I risultati di questo primo studio hanno permesso di implementare nel nostro servizio una metodologia di valutazione condivisa e omogenea della disfagia per il paziente con ictus in fase acuta. L’introduzione del test ha consentito di pianificare l’attività infermieristica relativamente all’alimentazione, riducendo il ricorso al posizionamento del SNG nelle prime ore della degenza ed evitando problemi rilevanti quali il rischio di aspirazione.
Ad alcuni anni di distanza, ovvero nel 2016-2017, si è proceduto ad un nuovo studio retrospettivo su pazienti con diagnosi di ictus ischemico degenti presso la UOC Neurologia/Stroke dell’Ospedale di Rovigo.
Risultati
Nel periodo gennaio 2016 – luglio 2017 sono state selezionate 265 cartelle cliniche, relative a pazienti affetti da ictus ischemico. Di queste il 64,5% è relativo a pazienti di sesso maschile, con età media di 70,9 anni. Il 33,2% dei soggetti selezionati ha intrapreso terapia fibrinolitica sistemica con r-tPA.
Il GUSS test è stato somministrato a tutti i 265 pazienti: il 25,3% ha presentato disfagia ai liquidi, il 6,8% a solidi e liquidi, complessivamente il 25,3% dei soggetti è risultato disfagico.
Il 97,4% dei soggetti si è alimentato nelle prime 12/24 ore dell’ammissione in ospedale, mentre il 2,6% dopo le prime 24 ore. Il posizionamento del SNG è avvenuto nel 9,8% dei soggetti.
Su 265 pazienti, il 76,6% ha presentato un referto Rx torace negativo per polmonite al primo controllo, 29 (10,9%) con esito positivo mentre per 33 (12,5%) non è stato possibile visualizzare il referto.

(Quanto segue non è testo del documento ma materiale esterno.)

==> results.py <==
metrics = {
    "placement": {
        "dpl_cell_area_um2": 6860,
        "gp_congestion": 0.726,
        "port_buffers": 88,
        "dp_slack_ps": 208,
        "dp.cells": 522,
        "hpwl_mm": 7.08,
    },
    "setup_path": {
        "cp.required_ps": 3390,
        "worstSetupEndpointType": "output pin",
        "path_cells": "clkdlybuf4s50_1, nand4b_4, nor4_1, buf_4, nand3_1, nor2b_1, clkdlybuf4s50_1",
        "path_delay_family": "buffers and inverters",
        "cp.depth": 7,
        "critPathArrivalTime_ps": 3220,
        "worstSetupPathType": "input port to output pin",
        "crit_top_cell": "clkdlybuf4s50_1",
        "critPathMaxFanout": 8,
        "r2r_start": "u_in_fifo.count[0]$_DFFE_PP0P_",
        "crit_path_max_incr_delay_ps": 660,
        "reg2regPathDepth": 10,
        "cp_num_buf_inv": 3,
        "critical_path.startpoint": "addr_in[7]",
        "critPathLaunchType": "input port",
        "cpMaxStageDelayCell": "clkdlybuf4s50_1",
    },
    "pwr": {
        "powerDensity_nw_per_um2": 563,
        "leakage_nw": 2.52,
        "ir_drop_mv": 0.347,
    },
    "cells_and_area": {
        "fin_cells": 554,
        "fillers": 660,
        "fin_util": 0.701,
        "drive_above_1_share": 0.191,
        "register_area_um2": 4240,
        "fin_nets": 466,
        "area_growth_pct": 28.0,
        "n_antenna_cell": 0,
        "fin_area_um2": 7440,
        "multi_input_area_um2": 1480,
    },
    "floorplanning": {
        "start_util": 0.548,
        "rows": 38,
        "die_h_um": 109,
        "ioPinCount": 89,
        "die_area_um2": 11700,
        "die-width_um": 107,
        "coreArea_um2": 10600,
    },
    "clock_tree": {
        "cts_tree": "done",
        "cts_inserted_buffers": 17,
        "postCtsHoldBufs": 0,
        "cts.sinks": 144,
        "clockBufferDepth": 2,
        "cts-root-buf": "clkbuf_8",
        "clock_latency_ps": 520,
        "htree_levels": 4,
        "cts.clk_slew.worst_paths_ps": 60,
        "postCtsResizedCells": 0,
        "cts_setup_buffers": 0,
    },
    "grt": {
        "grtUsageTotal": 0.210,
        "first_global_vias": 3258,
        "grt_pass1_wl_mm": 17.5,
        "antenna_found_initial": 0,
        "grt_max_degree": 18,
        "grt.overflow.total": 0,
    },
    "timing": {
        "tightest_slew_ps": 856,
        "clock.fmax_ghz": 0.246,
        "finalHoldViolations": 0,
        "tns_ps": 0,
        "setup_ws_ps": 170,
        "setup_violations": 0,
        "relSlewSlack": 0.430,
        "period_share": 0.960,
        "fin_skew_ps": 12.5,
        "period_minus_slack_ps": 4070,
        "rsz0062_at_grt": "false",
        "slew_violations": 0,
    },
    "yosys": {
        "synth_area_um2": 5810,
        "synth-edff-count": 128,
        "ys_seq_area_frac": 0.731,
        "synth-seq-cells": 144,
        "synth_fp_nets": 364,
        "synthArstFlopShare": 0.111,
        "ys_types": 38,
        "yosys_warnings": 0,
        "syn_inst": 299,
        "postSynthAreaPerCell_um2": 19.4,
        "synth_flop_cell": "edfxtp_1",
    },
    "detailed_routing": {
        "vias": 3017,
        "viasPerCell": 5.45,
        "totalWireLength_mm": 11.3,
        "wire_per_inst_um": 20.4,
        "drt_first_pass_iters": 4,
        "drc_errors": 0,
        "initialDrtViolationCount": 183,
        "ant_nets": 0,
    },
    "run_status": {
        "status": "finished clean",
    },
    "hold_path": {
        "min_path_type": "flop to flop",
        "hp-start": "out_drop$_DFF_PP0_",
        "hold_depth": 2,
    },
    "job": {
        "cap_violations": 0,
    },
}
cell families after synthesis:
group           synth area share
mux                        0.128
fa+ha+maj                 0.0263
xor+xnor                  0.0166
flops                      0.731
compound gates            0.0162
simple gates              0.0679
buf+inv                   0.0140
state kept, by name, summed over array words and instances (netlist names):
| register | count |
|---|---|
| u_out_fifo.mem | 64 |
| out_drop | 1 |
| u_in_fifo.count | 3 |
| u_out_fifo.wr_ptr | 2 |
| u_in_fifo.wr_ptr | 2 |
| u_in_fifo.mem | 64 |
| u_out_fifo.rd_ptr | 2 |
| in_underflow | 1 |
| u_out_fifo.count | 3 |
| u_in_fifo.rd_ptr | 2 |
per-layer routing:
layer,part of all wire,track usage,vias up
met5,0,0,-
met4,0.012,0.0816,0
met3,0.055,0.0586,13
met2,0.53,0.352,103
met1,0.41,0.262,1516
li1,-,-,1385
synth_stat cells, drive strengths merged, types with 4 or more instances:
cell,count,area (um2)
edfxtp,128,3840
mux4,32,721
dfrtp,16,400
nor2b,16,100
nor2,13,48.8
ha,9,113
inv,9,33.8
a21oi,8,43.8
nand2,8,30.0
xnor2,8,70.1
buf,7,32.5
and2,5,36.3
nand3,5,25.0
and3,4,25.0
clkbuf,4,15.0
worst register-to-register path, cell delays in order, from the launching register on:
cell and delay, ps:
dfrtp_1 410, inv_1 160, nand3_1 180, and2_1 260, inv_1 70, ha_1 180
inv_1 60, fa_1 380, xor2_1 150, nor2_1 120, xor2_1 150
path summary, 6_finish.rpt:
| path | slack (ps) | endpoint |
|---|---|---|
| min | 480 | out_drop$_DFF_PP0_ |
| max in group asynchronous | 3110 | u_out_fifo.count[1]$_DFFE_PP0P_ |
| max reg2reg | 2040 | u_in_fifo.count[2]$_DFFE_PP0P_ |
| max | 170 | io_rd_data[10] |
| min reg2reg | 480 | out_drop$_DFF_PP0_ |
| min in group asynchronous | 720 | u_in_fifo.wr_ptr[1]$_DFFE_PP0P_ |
[config.mk]
export PLATFORM = sky130hd
export DESIGN_NAME = sim_cycle_controller
export DESIGN_NICKNAME = d
export VERILOG_FILES = /design/src/rtl/sim_cycle_controller.sv
export SDC_FILE = /design/constraint.sdc
export NUM_CORES = 1
export LEC_CHECK = 0
export CAP_MARGIN = 30
export CORE_ASPECT_RATIO = 1.75
export CORE_MARGIN = 3
export CORE_UTILIZATION = 40
export CTS_BUF_LIST = sky130_fd_sc_hd__clkbuf_8
export DETAILED_ROUTE_END_ITERATION = 7
export HOLD_SLACK_MARGIN = 0.05
export SLEW_MARGIN = 10
export SYNTH_ARGS = -nofsm -noshare
export SYNTH_HDL_FRONTEND = slang
export SYNTH_SLANG_ARGS = --single-unit
[constraint.sdc]
create_clock -name clk -period 4.2 [get_ports clk]
set_input_delay 0.84 -clock clk [delete_from_list [all_inputs] [get_ports clk]]
set_output_delay 0.84 -clock clk [all_outputs]
set_load 0.03 [all_outputs]
### src/rtl/tw_pkg.sv
// Shared types and helpers for the threewire arbiter and its round-robin selector.
// No logic; state encoding, default widths and a width helper only.
package tw_pkg;

  localparam int DEF_ADDR_BITS = 9;
  localparam int DEF_DATA_BITS = 16;

  typedef enum logic [2:0] {
    ST_IDLE      = 3'd0,
    ST_START     = 3'd1,
    ST_WAIT_BUSY = 3'd2,
    ST_WAIT_DONE = 3'd3,
    ST_COMPLETE  = 3'd4
  } tw_state_e;

  // Never returns 0 so a single-entry range still gets a 1-bit index.
  function automatic int tw_clog2(input int n);
    int w;
    w = 1;
    while ((1 << w) < n) w++;
    return w;
  endfunction

endpackage

### src/rtl/tw_rr_select.sv
// Round-robin priority pick: first set bit of eligible at or above ptr, with wrap.
// Purely combinational, zero latency; no backpressure (caller decides when to use the pick).
module tw_rr_select #(
  parameter int N     = 2,
  parameter int IDX_W = 1
) (
  input  logic [N-1:0]     eligible,
  input  logic [IDX_W-1:0] ptr,
  output logic [IDX_W-1:0] grant_idx,
  output logic             grant_vld
);

  always_comb begin
    grant_idx = '0;
    grant_vld = 1'b0;
    for (int i = 0; i < N; i++) begin
      if (!grant_vld && eligible[(int'(ptr) + i) % N]) begin
        grant_vld = 1'b1;
        grant_idx = IDX_W'((int'(ptr) + i) % N);
      end
    end
  end

endmodule

### src/rtl/tw_arbiter.sv
// Shares one threewire master between NUM_REQ requesters, round-robin, one transaction at a time.
// Grant to out_tw_start is 1 cycle; requesters hold in_req until their one-cycle out_ack.
module tw_arbiter
  import tw_pkg::*;
#(
  parameter int NUM_REQ       = 2,
  parameter int ADDR_BITS     = DEF_ADDR_BITS,
  parameter int DATA_BITS     = DEF_DATA_BITS,
  parameter int START_TIMEOUT = 255
) (
  input  logic                           in_clk,
  input  logic                           in_rst,
  input  logic [NUM_REQ-1:0]             in_req,
  input  logic [NUM_REQ-1:0]             in_mode_wr,
  input  logic [NUM_REQ*ADDR_BITS-1:0]   in_addr,
  input  logic [NUM_REQ*DATA_BITS-1:0]   in_wr_data,
  output logic [NUM_REQ-1:0]             out_ack,
  output logic                           out_err,
  output logic [DATA_BITS-1:0]           out_rd_data,
  output logic                           out_busy,
  output logic                           out_tw_start,
  output logic                           out_tw_mode_wr,
  output logic [ADDR_BITS-1:0]           out_tw_addr,
  output logic [DATA_BITS-1:0]           out_tw_wr_data,
  input  logic [DATA_BITS-1:0]           in_tw_rd_data,
  input  logic                           in_tw_running
);

  localparam int IDX_W = tw_clog2(NUM_REQ);
  localparam int CNT_W = tw_clog2(START_TIMEOUT + 1);

  tw_state_e            state_q, state_d;
  logic [IDX_W-1:0]     grant_q, grant_d;
  logic [IDX_W-1:0]     ptr_q, ptr_d;
  logic [NUM_REQ-1:0]   holdoff_q, holdoff_d;
  logic [CNT_W-1:0]     cnt_q, cnt_d;
  logic                 err_q, err_d;
  logic                 tw_mode_wr_q, tw_mode_wr_d;
  logic [ADDR_BITS-1:0] tw_addr_q, tw_addr_d;
  logic [DATA_BITS-1:0] tw_wr_data_q, tw_wr_data_d;
  logic [DATA_BITS-1:0] rd_data_q, rd_data_d;

  logic [NUM_REQ-1:0]   eligible;
  logic [IDX_W-1:0]     sel_idx;
  logic                 sel_vld;

  // A timed-out threewire may still be running; hold off new grants until it goes idle.
  assign eligible = (state_q == ST_IDLE && !in_tw_running) ? (in_req & ~holdoff_q) : '0;

  tw_rr_select #(
    .N     (NUM_REQ),
    .IDX_W (IDX_W)
  ) u_rr_select (
    .eligible  (eligible),
    .ptr       (ptr_q),
    .grant_idx (sel_idx),
    .grant_vld (sel_vld)
  );

  always_comb begin
    state_d      = state_q;
    grant_d      = grant_q;
    ptr_d        = ptr_q;
    holdoff_d    = holdoff_q;
    cnt_d        = cnt_q;
    err_d        = err_q;
    tw_mode_wr_d = tw_mode_wr_q;
    tw_addr_d    = tw_addr_q;
    tw_wr_data_d = tw_wr_data_q;
    rd_data_d    = rd_data_q;

    case (state_q)
      ST_IDLE: begin
        holdoff_d = '0;
        if (sel_vld) begin
          grant_d      = sel_idx;
          tw_mode_wr_d = in_mode_wr[sel_idx];
          tw_addr_d    = in_addr[int'(sel_idx) * ADDR_BITS +: ADDR_BITS];
          tw_wr_data_d = in_wr_data[int'(sel_idx) * DATA_BITS +: DATA_BITS];
          state_d      = ST_START;
        end
      end
      ST_START: begin
        cnt_d   = '0;
        state_d = ST_WAIT_BUSY;
      end
      ST_WAIT_BUSY: begin
        if (in_tw_running) begin
          state_d = ST_WAIT_DONE;
        end else if (cnt_q == CNT_W'(START_TIMEOUT)) begin
          err_d   = 1'b1;
          state_d = ST_COMPLETE;
        end else begin
          cnt_d = cnt_q + CNT_W'(1);
        end
      end
      ST_WAIT_DONE: begin
        if (!in_tw_running) begin
          if (!tw_mode_wr_q) rd_data_d = in_tw_rd_data;
          state_d = ST_COMPLETE;
        end
      end
      ST_COMPLETE: begin
        holdoff_d = NUM_REQ'(1) << grant_q;
        ptr_d     = (grant_q == IDX_W'(NUM_REQ - 1)) ? '0 : grant_q + IDX_W'(1);
        err_d     = 1'b0;
        state_d   = ST_IDLE;
      end
      default: state_d = ST_IDLE;
    endcase
  end

  always_ff @(posedge in_clk or posedge in_rst) begin
    if (in_rst) begin
      state_q      <= ST_IDLE;
      grant_q      <= '0;
      ptr_q        <= '0;
      holdoff_q    <= '0;
      cnt_q        <= '0;
      err_q        <= 1'b0;
      tw_mode_wr_q <= 1'b0;
      tw_addr_q    <= '0;
      tw_wr_data_q <= '0;
      rd_data_q    <= '0;
    end else begin
      state_q      <= state_d;
      grant_q      <= grant_d;
      ptr_q        <= ptr_d;
      holdoff_q    <= holdoff_d;
      cnt_q        <= cnt_d;
      err_q        <= err_d;
      tw_mode_wr_q <= tw_mode_wr_d;
      tw_addr_q    <= tw_addr_d;
      tw_wr_data_q <= tw_wr_data_d;
      rd_data_q    <= rd_data_d;
    end
  end

  assign out_busy       = (state_q != ST_IDLE);
  assign out_tw_start   = (state_q == ST_START);
  assign out_ack        = (state_q == ST_COMPLETE) ? (NUM_REQ'(1) << grant_q) : '0;
  assign out_err        = (state_q == ST_COMPLETE) && err_q;
  assign out_rd_data    = rd_data_q;
  assign out_tw_mode_wr = tw_mode_wr_q;
  assign out_tw_addr    = tw_addr_q;
  assign out_tw_wr_data = tw_wr_data_q;

endmodule
File: src/rtl/multi_cycle_control_unit_if.sv
// Control/status bundle between the multi-cycle control FSM and the RV32I datapath.
// The control unit is the master; the datapath (or a bench standing in for it) is the slave.
interface multi_cycle_control_unit_if;
    logic [31:0] inst;
    logic        mem_ready;
    logic        bcond;
    logic        ecall_halt;
    logic        mem_read;
    logic        mem_write;
    logic        i_or_d;
    logic        ir_write;
    logic        pc_write;
    logic        pc_write_not_cond;
    logic        pc_source;
    logic        alu_src_a;
    logic [1:0]  alu_src_b;
    logic [1:0]  alu_ctrl_op;
    logic        reg_write;
    logic [1:0]  wb_sel;
    logic        is_halted;
    logic        retire;

    modport master (
        input  inst, mem_ready, bcond, ecall_halt,
        output mem_read, mem_write, i_or_d, ir_write, pc_write, pc_write_not_cond,
               pc_source, alu_src_a, alu_src_b, alu_ctrl_op, reg_write, wb_sel,
               is_halted, retire
    );

    modport slave (
        output inst, mem_ready, bcond, ecall_halt,
        input  mem_read, mem_write, i_or_d, ir_write, pc_write, pc_write_not_cond,
               pc_source, alu_src_a, alu_src_b, alu_ctrl_op, reg_write, wb_sel,
               is_halted, retire
    );
endinterface

File: src/rtl/multi_cycle_control_unit.sv
// Main control FSM of the multi-cycle RV32I core: FETCH/DECODE/EXEC/MEM/WB/PC_INC/HALT.
// State is registered; every control output is decoded from state, opcode and bcond.
module multi_cycle_control_unit (
    input  logic                          clk,
    input  logic                          reset_n,
    multi_cycle_control_unit_if.master    ctrl
);
    localparam logic [6:0] OP_R      = 7'b0110011;
    localparam logic [6:0] OP_I      = 7'b0010011;
    localparam logic [6:0] OP_LOAD   = 7'b0000011;
    localparam logic [6:0] OP_STORE  = 7'b0100011;
    localparam logic [6:0] OP_BRANCH = 7'b1100011;
    localparam logic [6:0] OP_JAL    = 7'b1101111;
    localparam logic [6:0] OP_JALR   = 7'b1100111;
    localparam logic [6:0] OP_SYSTEM = 7'b1110011;

    typedef enum logic [2:0] {
        FETCH  = 3'd0,
        DECODE = 3'd1,
        EXEC   = 3'd2,
        MEM    = 3'd3,
        WB     = 3'd4,
        PC_INC = 3'd5,
        HALT   = 3'd6
    } state_t;

    state_t     state;
    logic [6:0] opcode;
    logic       known_op;
    logic       unused_inst_bits;

    assign opcode           = ctrl.inst[6:0];
    assign unused_inst_bits = ^ctrl.inst[31:7];
    assign known_op         = opcode inside {OP_R, OP_I, OP_LOAD, OP_STORE,
                                             OP_BRANCH, OP_JAL, OP_JALR};

    always_ff @(posedge clk or negedge reset_n) begin
        if (!reset_n) begin
            state <= FETCH;
        end else begin
            case (state)
                FETCH: begin
                    if (ctrl.mem_ready) state <= DECODE;
                end
                DECODE: begin
                    // Only the opcode is examined, so every SYSTEM encoding acts as ECALL.
                    if (opcode == OP_SYSTEM) state <= ctrl.ecall_halt ? HALT : PC_INC;
                    else if (known_op)       state <= EXEC;
                    else                     state <= PC_INC;
                end
                EXEC: begin
                    case (opcode)
                        OP_R, OP_I:         state <= WB;
                        OP_LOAD, OP_STORE:  state <= MEM;
                        OP_BRANCH:          state <= ctrl.bcond ? FETCH : PC_INC;
                        OP_JAL, OP_JALR:    state <= FETCH;
                        default:            state <= PC_INC;
                    endcase
                end
                MEM: begin
                    if (ctrl.mem_ready) state <= (opcode == OP_LOAD) ? WB : PC_INC;
                end
                WB:      state <= PC_INC;
                PC_INC:  state <= FETCH;
                HALT:    state <= HALT;
                default: state <= FETCH;
            endcase
        end
    end

    // Outputs are gated by reset_n so strobes drop the moment reset asserts.
    always_comb begin
        ctrl.mem_read          = 1'b0;
        ctrl.mem_write         = 1'b0;
        ctrl.i_or_d            = 1'b0;
        ctrl.ir_write          = 1'b0;
        ctrl.pc_write          = 1'b0;
        ctrl.pc_write_not_cond = 1'b0;
        ctrl.pc_source         = 1'b0;
        ctrl.alu_src_a         = 1'b0;
        ctrl.alu_src_b         = 2'b00;
        ctrl.alu_ctrl_op       = 2'b00;
        ctrl.reg_write         = 1'b0;
        ctrl.wb_sel            = 2'b00;
        ctrl.is_halted         = 1'b0;
        ctrl.retire            = 1'b0;
        if (reset_n) begin
            case (state)
                FETCH: begin
                    ctrl.mem_read = 1'b1;
                    ctrl.ir_write = ctrl.mem_ready;
                end
                DECODE: begin
                    ctrl.alu_src_b = 2'b10;
                end
                EXEC: begin
                    case (opcode)
                        OP_R: begin
                            ctrl.alu_src_a   = 1'b1;
                            ctrl.alu_ctrl_op = 2'b10;
                        end
                        OP_I: begin
                            ctrl.alu_src_a   = 1'b1;
                            ctrl.alu_src_b   = 2'b10;
                            ctrl.alu_ctrl_op = 2'b10;
                        end
                        OP_LOAD, OP_STORE: begin
                            ctrl.alu_src_a = 1'b1;
                            ctrl.alu_src_b = 2'b10;
                        end
                        OP_BRANCH: begin
                            ctrl.alu_src_a         = 1'b1;
                            ctrl.alu_ctrl_op       = 2'b01;
                            ctrl.pc_write_not_cond = 1'b1;
                            ctrl.pc_source         = 1'b1;
                            ctrl.retire            = ctrl.bcond;
                        end
                        OP_JAL: begin
                            // Target PC+imm was left in ALUOut by DECODE.
                            ctrl.pc_write  = 1'b1;
                            ctrl.pc_source = 1'b1;
                            ctrl.reg_write = 1'b1;
                            ctrl.wb_sel    = 2'b10;
                            ctrl.retire    = 1'b1;
                        end
                        OP_JALR: begin
                            ctrl.alu_src_a = 1'b1;
                            ctrl.alu_src_b = 2'b10;
                            ctrl.pc_write  = 1'b1;
                            ctrl.reg_write = 1'b1;
                            ctrl.wb_sel    = 2'b10;
                            ctrl.retire    = 1'b1;
                        end
                        default: ;
                    endcase
                end
                MEM: begin
                    ctrl.i_or_d    = 1'b1;
                    ctrl.mem_read  = (opcode == OP_LOAD);
                    ctrl.mem_write = (opcode == OP_STORE);
                end
                WB: begin
                    ctrl.reg_write = 1'b1;
                    ctrl.wb_sel    = (opcode == OP_LOAD) ? 2'b01 : 2'b00;
                end
                PC_INC: begin
                    ctrl.alu_src_b = 2'b01;
                    ctrl.pc_write  = 1'b1;
                    ctrl.retire    = 1'b1;
                end
                HALT: begin
                    ctrl.is_halted = 1'b1;
                end
                default: ;
            endcase
        end
    end
endmodule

Dei 29 individui con polmonite, 3 non hanno mostrato infezione al secondo controllo radiografico, 11 hanno continuato a presentare l’infezione, mentre per i restanti 15 non è stato possibile visionare il secondo referto di controllo.
Nessuna delle 29 polmoniti diagnosticate era da ab ingestis (Figura 1).
Figura 1 – Efficacia del GUSS test nella rilevazione 2016-2017
Conclusioni
Confrontando i dati ottenuti dallo studio attuale con la precedente indagine del 2011, si può affermare come il GUSS test continui ad essere uno strumento utile all’infermiere per l’identificazione precoce della disfagia e per la pianificazione degli interventi assistenziali.
Nello studio attuale il 25,3% dei pazienti è risultato disfagico, mentre in quello precedente l’8%: si può notare un incremento della presenza della disfagia in questa tipologia di pazienti.
Nonostante i soggetti disfagici siano più numerosi, il numero di SNG posizionati durante la degenza è diminuito. Nel 2011 al 16% dei pazienti veniva posizionato il SNG, mentre ad oggi si riscontra nel 9,8%. L’utilizzo del GUSS test ha permesso agli infermieri di acquisire maggior esperienza nella rilevazione della disfagia, soprattutto nella prevenzione delle complicanze e nella gestione dell’alimentazione.
Un dato che rimane invariato è l’assenza di polmoniti ab ingestis. Questo importante esito sembra correlarsi al fatto che il GUSS test sia efficace per individuare precocemente la disfagia e prevenire episodi di aspirazione.
Si può affermare che il Guss test si confermi come strumento efficace nello screening della disfagia nei pazienti con ictus ischemico in fase acuta, grazie alla sua semplicità e affidabilità. Permette di pianificare l’assistenza infermieristica relativamente all’alimentazione, riducendo il rischio di aspirazione, la polmonite ab ingestis, la malnutrizione, la disidratazione e l’inappropriato inserimento del SNG.